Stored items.
-- -- --
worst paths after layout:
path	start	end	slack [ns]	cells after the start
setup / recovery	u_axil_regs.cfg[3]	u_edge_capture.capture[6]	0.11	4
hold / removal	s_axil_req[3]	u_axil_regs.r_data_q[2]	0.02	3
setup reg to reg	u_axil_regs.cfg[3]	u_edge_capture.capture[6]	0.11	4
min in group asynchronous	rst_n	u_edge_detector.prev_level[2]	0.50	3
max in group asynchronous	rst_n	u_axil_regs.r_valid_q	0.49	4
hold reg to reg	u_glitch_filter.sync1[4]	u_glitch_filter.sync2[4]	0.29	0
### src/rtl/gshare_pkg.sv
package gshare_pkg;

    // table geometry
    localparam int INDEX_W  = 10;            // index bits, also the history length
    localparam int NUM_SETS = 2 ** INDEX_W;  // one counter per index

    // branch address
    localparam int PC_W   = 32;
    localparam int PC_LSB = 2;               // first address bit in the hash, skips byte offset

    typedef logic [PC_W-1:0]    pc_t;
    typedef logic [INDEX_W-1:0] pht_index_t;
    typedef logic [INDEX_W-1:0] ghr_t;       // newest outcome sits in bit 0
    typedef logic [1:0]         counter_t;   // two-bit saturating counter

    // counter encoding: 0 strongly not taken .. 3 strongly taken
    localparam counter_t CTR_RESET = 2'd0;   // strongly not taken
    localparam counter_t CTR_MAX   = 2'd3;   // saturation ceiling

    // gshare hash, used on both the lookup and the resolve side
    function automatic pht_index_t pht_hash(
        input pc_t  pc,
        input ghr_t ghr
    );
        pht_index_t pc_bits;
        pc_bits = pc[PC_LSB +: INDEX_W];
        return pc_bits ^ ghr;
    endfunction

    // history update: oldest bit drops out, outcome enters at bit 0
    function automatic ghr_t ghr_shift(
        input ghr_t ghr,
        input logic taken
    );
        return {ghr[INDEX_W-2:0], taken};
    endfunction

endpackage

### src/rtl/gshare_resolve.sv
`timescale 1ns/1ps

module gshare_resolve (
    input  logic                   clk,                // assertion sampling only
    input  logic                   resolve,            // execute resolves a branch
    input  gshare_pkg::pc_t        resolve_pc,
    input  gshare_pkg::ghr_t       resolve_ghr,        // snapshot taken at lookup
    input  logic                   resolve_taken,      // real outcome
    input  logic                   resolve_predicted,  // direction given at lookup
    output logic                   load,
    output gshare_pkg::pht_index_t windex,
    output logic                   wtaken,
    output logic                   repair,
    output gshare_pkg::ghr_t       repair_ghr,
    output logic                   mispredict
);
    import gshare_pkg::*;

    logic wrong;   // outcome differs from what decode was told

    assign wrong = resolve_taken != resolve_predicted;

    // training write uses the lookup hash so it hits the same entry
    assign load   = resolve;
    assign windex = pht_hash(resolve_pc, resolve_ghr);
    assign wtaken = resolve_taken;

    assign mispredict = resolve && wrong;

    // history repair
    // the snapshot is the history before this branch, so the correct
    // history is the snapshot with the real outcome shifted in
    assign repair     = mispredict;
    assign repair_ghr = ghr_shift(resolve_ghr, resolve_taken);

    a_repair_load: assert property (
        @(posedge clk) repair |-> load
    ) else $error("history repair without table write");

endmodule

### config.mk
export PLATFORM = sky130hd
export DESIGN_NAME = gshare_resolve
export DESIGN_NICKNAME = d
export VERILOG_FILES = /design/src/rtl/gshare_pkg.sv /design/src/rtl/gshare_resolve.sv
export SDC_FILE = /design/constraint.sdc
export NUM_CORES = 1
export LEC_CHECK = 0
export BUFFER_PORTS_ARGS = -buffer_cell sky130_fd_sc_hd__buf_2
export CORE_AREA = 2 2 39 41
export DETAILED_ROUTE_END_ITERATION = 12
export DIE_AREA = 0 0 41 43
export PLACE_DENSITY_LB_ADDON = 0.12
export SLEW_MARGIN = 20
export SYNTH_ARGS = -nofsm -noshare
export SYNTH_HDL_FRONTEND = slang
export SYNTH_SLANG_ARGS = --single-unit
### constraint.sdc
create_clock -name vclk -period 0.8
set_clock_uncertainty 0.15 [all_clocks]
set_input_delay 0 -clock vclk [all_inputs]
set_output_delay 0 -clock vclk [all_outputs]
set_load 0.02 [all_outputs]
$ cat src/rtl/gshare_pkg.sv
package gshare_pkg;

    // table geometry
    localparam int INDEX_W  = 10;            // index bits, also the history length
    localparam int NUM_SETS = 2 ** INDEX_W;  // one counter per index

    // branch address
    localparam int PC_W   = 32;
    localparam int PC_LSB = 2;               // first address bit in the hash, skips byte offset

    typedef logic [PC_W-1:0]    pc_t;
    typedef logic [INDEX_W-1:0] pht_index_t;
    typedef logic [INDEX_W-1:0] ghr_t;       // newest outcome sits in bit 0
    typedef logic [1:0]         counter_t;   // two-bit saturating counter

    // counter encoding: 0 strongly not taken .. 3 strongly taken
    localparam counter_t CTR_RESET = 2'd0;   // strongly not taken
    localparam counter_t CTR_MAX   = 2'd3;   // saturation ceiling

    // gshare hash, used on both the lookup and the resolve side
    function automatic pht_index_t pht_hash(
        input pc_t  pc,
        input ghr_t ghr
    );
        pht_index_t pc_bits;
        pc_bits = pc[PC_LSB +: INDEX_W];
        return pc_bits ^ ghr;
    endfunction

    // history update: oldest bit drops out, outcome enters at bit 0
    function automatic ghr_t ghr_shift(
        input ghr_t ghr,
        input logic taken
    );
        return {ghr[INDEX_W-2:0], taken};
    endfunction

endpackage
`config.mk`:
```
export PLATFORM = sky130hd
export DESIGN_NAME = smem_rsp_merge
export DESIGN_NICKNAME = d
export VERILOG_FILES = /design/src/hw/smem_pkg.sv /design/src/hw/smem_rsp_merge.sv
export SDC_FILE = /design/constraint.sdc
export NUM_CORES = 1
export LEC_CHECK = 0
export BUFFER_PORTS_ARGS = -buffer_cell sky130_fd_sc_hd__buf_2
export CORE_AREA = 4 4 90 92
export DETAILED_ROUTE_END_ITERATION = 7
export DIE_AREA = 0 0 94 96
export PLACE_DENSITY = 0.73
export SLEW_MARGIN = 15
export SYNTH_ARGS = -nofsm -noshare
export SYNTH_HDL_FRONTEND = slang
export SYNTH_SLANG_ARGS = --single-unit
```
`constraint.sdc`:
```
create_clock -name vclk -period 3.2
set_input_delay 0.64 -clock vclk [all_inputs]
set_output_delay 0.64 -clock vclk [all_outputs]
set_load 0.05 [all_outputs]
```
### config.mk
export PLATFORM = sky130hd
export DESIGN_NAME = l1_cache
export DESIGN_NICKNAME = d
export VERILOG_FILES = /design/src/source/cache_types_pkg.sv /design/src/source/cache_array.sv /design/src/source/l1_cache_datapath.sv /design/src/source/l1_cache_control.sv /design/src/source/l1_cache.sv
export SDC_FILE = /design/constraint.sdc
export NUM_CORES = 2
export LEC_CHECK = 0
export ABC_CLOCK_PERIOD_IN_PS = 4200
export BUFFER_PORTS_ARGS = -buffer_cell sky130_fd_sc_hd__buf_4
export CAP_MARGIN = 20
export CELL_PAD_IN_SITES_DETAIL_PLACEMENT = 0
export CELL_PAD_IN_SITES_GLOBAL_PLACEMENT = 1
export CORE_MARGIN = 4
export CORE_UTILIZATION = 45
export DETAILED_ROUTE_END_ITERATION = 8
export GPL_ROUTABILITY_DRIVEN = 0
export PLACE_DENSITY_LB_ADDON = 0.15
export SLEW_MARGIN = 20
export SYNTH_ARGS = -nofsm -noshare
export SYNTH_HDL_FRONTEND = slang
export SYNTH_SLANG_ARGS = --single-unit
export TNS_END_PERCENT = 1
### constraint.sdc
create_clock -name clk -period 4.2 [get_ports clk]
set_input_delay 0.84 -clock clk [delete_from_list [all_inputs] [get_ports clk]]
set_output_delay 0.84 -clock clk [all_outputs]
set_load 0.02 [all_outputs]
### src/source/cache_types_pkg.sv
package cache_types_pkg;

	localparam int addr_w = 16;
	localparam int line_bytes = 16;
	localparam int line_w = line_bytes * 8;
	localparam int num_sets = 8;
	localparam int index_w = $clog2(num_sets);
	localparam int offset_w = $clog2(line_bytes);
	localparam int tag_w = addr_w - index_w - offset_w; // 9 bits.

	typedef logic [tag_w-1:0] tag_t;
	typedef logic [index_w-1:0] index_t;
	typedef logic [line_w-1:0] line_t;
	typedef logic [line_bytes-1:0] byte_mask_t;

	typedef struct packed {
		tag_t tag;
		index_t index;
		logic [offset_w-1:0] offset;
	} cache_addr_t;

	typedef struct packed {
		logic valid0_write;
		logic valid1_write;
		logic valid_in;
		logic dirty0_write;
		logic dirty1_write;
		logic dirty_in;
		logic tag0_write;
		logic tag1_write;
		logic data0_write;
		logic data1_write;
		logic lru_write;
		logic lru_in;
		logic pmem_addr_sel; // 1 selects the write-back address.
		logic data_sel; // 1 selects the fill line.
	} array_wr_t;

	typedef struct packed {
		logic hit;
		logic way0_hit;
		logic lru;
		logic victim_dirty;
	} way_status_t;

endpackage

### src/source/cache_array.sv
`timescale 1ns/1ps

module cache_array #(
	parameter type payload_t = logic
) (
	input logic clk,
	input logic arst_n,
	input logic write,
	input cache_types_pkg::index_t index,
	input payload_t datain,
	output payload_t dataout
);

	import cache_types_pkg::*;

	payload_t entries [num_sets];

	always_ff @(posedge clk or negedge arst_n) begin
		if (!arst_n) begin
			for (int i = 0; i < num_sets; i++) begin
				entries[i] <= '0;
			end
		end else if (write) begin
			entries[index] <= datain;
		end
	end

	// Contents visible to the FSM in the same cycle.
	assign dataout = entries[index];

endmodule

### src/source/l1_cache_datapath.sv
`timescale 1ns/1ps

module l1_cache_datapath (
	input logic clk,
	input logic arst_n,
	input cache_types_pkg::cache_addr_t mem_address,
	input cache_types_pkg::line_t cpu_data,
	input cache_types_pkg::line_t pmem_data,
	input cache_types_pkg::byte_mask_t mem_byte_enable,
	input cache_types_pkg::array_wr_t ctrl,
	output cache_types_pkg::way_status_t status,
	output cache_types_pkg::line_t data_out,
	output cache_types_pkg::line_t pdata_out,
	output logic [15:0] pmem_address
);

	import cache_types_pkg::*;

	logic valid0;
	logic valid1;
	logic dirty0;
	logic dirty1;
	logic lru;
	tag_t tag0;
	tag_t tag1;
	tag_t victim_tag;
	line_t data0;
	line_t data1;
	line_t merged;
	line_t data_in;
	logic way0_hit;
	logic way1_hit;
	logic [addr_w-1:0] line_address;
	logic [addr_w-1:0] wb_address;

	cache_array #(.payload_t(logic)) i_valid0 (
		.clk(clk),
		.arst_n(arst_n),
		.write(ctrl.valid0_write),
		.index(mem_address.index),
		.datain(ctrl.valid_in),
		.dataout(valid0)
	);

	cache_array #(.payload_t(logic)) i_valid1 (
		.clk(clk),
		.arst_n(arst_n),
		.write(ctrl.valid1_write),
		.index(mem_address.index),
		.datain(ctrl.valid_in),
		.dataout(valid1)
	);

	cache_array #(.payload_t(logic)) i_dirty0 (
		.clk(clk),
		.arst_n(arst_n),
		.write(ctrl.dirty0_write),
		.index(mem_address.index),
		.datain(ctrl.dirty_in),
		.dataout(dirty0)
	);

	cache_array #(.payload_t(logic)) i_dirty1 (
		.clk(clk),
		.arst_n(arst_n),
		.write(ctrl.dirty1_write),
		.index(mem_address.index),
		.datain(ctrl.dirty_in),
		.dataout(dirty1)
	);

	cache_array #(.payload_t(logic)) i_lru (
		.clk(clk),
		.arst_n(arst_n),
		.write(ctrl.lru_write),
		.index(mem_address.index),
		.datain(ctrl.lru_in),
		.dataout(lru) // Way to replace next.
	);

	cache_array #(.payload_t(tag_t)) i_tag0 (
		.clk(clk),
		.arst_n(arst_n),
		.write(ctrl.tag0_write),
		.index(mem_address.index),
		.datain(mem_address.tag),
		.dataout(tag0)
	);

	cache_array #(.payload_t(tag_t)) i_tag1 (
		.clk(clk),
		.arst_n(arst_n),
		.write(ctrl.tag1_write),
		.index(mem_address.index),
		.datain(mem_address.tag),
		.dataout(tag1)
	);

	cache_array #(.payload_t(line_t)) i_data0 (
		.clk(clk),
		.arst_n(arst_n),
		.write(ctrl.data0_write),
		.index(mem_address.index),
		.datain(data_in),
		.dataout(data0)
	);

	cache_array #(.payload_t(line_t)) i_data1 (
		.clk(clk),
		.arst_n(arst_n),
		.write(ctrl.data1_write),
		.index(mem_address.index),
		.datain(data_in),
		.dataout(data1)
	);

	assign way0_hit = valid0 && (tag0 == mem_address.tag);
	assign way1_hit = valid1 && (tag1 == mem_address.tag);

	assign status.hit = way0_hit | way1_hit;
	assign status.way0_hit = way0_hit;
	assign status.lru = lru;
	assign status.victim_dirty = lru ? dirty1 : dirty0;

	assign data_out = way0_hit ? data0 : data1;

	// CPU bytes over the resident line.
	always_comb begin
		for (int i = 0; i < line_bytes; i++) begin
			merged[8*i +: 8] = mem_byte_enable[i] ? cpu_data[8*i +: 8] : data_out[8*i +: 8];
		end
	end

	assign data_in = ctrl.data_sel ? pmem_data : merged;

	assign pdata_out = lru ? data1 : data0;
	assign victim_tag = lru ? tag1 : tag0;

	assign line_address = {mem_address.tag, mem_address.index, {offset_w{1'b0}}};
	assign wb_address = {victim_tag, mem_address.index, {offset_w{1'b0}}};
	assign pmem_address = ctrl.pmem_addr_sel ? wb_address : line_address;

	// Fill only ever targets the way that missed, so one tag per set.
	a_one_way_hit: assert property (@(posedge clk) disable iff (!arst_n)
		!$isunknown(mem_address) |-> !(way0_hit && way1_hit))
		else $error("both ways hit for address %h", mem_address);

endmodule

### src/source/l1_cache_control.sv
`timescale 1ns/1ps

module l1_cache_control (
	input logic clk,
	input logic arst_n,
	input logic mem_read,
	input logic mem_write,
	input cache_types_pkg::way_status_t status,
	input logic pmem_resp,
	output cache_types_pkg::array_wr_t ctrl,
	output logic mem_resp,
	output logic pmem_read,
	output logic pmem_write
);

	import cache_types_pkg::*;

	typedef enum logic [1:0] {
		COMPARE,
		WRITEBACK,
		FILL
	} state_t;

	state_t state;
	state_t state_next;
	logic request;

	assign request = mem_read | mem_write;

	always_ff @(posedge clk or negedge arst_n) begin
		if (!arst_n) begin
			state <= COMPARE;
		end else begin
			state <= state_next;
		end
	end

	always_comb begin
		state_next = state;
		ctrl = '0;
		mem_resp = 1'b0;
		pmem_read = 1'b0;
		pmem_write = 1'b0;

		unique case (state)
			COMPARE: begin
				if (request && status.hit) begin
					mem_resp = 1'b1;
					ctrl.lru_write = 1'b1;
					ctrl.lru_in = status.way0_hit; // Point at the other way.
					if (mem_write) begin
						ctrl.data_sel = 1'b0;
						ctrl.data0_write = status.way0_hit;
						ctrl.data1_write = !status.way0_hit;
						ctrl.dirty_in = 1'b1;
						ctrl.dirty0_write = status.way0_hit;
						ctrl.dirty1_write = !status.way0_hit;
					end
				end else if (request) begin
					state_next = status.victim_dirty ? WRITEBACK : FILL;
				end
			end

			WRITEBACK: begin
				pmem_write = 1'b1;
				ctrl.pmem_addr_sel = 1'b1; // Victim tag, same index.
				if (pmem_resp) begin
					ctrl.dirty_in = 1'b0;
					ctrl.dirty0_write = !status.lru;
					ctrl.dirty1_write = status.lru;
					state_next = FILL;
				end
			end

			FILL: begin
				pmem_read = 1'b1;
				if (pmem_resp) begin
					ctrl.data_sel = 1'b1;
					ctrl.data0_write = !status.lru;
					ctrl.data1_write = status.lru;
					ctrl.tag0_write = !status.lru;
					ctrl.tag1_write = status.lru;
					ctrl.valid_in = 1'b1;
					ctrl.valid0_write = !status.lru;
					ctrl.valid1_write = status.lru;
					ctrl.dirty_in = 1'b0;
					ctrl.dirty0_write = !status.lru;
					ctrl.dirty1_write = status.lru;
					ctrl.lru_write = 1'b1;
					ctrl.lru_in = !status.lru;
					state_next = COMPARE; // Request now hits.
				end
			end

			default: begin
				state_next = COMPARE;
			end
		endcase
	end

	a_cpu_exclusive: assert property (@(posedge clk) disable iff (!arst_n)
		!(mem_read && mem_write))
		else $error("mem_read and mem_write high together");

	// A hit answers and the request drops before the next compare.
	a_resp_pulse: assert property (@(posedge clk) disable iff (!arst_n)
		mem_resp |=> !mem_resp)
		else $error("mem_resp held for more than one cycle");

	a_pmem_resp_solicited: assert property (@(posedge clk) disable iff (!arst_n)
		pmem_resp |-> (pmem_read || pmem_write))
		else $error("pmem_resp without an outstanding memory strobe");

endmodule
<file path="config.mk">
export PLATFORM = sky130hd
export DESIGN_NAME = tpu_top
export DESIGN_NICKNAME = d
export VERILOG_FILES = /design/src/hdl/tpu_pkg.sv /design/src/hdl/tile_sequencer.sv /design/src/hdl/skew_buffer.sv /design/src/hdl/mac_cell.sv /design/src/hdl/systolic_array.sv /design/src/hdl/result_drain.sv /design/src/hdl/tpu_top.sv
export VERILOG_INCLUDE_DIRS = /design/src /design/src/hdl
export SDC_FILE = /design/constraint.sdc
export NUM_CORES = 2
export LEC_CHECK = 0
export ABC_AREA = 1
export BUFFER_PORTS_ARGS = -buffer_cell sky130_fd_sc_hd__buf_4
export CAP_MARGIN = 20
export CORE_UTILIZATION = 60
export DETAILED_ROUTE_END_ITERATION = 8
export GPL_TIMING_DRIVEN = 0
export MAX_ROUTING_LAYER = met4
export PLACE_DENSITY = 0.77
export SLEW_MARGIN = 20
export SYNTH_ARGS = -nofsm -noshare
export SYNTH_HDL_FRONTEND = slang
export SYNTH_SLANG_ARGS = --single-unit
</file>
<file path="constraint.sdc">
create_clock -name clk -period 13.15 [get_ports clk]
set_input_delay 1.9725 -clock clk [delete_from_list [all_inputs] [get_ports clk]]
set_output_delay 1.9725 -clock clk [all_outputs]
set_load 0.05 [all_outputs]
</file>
-- -- --
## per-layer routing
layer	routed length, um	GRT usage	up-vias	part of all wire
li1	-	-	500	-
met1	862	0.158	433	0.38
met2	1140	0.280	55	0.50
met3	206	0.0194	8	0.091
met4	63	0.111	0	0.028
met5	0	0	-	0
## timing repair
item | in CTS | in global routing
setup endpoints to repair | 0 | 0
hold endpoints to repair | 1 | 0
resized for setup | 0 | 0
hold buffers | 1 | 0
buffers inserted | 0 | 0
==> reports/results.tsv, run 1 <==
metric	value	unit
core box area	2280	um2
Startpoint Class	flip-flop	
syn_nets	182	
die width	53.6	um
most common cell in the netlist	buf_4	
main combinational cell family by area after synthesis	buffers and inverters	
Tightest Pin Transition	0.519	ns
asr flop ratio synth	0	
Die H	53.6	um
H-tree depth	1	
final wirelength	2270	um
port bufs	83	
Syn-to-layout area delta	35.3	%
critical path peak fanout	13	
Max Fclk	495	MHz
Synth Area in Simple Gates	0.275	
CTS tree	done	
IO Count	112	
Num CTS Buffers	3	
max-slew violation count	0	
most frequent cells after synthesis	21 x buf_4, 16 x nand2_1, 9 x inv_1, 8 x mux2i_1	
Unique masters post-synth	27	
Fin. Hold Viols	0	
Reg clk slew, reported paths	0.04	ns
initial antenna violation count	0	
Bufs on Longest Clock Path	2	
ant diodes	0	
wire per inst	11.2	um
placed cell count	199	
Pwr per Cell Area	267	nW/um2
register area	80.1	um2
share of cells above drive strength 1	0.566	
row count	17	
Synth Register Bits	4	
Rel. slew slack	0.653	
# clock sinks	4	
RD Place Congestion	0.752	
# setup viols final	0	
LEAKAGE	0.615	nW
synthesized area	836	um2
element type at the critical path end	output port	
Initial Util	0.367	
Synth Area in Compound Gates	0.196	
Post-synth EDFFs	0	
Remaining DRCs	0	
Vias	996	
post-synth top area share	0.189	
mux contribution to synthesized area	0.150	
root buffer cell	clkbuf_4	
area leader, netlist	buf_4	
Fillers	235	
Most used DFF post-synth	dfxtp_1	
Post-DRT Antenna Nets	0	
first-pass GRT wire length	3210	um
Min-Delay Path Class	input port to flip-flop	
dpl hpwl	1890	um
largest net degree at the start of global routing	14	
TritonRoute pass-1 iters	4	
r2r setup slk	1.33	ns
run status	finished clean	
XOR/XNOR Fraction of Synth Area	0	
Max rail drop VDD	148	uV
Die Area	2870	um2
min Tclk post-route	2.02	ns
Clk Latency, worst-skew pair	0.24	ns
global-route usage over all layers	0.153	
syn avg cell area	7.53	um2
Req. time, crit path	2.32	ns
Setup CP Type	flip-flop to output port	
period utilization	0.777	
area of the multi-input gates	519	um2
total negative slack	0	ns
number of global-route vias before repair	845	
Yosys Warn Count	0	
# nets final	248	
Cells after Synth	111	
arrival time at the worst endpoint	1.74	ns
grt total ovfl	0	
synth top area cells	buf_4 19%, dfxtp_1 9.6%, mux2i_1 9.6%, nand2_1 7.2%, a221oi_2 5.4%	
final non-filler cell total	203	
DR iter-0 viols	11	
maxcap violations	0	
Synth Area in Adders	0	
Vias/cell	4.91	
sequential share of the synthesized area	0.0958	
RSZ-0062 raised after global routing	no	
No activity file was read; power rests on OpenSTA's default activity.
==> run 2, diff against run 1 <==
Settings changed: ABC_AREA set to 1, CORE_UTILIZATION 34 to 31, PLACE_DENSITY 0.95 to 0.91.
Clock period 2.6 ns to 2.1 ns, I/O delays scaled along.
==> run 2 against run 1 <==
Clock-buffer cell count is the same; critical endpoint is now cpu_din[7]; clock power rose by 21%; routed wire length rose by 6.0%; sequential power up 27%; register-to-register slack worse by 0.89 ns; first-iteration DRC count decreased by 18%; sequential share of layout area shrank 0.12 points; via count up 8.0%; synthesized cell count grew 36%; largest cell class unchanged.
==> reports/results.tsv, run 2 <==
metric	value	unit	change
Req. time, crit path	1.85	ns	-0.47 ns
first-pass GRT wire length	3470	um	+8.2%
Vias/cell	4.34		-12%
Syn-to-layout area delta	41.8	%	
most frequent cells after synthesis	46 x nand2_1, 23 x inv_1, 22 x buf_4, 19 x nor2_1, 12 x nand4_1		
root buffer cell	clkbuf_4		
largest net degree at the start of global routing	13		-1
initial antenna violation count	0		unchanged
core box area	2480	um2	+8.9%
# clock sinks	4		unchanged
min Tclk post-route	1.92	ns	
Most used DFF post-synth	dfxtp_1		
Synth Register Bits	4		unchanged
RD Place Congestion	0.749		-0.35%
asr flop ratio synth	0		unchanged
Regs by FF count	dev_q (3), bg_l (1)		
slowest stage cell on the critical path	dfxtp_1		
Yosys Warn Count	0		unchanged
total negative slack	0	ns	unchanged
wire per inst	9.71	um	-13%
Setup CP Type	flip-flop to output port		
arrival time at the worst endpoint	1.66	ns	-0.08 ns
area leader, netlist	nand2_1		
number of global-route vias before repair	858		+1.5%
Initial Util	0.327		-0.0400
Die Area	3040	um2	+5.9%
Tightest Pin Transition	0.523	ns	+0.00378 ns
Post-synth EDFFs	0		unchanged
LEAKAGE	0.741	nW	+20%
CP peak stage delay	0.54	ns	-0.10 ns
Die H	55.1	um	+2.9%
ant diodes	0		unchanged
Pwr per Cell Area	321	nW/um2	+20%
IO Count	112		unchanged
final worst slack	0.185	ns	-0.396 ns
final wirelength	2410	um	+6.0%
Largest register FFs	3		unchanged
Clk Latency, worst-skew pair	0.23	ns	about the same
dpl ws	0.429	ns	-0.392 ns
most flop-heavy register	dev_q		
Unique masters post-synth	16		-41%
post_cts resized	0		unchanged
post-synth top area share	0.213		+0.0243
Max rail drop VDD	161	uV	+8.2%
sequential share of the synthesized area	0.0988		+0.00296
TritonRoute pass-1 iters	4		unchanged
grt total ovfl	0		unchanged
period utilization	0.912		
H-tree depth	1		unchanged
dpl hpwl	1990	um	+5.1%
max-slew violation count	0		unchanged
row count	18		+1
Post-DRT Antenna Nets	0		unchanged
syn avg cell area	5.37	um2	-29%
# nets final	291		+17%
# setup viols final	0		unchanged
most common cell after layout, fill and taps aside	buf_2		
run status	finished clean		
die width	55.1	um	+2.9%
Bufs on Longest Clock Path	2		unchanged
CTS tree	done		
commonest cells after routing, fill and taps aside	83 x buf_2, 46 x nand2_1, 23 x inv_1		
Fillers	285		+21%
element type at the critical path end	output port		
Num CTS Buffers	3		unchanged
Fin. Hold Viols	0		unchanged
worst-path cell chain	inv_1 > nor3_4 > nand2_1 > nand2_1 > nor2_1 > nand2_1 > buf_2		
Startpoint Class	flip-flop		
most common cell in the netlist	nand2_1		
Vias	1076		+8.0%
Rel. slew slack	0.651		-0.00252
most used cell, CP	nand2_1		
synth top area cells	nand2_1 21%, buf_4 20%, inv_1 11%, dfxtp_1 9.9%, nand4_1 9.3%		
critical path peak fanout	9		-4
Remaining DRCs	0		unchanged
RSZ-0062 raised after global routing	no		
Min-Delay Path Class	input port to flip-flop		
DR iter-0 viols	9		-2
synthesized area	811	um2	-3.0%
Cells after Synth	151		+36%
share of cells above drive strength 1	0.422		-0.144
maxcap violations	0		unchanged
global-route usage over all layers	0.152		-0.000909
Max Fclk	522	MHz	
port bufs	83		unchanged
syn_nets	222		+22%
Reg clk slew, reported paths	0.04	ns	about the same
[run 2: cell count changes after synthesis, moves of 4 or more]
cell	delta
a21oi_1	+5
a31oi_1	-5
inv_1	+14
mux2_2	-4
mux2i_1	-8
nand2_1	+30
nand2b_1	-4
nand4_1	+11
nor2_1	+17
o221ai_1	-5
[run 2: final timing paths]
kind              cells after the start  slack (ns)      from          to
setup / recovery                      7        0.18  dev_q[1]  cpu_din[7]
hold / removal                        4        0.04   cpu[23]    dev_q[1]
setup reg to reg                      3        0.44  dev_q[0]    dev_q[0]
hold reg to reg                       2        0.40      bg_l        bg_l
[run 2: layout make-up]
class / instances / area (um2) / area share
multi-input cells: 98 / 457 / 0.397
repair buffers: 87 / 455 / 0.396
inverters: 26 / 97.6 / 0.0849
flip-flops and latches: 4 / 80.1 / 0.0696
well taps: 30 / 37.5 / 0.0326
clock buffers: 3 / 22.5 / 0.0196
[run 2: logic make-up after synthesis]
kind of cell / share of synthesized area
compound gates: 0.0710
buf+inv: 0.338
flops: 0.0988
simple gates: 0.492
-- -- --
What the task requires.
From the entries above, list each line with "Startpoint" in it.

Response area.
Startpoint Class	flip-flop	
Startpoint Class	flip-flop		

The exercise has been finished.